As soon as he heard the bathroom door close he was out of bed. He began searching through her drawers, the bottom of the wardrobe, the sideboard, anywhere, not even trying to justify his behaviour. He needed to know – that was all. He didn’t even admit to himself what he was looking for, until the last second, when he held it in his hand.

A cheap blue notepad. Going across to the window, pressing his
shoulder against the glass to get as much light as the grey morning allowed, he saw that the paper was the same weight and colour as the letter she’d received last night.
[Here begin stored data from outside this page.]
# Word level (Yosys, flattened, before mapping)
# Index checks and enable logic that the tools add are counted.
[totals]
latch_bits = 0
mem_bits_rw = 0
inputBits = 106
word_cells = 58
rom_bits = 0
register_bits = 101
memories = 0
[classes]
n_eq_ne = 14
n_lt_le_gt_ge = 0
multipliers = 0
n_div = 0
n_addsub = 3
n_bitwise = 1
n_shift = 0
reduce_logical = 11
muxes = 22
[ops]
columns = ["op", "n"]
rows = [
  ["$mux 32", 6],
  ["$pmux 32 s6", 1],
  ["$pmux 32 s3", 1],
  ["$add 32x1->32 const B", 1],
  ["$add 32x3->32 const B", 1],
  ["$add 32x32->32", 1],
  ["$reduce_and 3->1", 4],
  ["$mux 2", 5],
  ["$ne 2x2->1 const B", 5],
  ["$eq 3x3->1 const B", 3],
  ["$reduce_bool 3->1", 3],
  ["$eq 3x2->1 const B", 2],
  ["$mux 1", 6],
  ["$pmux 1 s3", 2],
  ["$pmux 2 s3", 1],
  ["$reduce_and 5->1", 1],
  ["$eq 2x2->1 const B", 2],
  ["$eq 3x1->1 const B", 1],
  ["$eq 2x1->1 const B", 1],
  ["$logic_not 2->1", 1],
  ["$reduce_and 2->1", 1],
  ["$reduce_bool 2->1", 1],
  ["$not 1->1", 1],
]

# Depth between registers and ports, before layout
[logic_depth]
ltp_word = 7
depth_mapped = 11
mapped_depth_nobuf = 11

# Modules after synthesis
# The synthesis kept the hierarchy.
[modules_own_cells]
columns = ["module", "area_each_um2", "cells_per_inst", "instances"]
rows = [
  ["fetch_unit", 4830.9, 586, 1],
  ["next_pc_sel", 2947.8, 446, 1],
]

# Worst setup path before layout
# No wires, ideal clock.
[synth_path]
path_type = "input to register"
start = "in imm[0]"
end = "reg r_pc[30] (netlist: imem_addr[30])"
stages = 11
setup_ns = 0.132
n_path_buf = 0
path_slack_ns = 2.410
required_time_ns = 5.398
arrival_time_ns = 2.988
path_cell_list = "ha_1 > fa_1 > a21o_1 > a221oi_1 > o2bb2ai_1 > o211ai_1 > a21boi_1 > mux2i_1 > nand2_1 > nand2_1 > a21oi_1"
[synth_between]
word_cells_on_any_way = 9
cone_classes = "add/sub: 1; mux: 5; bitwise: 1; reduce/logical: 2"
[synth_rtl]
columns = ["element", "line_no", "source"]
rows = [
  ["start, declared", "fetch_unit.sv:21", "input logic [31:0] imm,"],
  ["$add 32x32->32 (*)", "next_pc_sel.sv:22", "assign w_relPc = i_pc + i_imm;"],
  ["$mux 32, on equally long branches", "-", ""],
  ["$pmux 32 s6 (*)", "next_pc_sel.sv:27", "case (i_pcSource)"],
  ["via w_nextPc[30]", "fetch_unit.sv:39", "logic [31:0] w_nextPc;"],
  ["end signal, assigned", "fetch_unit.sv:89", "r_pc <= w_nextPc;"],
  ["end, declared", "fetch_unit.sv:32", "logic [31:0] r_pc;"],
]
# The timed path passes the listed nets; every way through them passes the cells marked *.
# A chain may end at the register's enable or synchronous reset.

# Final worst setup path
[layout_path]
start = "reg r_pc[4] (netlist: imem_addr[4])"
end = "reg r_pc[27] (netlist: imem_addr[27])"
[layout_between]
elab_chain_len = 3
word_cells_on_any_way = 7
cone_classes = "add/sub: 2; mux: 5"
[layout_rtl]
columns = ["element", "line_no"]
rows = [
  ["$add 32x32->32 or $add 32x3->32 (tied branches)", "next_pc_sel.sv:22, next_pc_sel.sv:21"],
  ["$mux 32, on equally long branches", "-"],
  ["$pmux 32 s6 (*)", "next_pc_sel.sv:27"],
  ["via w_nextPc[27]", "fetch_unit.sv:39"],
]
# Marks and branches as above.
He put the pad and the letter side by side, rubbed the bottom edge of the pages between his thumb and forefinger, held them up to the light to check the watermark. Identical. That, by itself, didn’t mean much – notepads like this were sold in every corner shop and every branch of Woolworths in England. But on the first page of the pad he could see the indentation of letters where the writer had pressed hard. The K in KILL was particularly sharp and deep, but if you looked closely you could make out the whole sentence.

I’LL KILL THE PAIR OF YOU – JACK

There could be no doubt. He saw no way round it. She’d written the letter herself.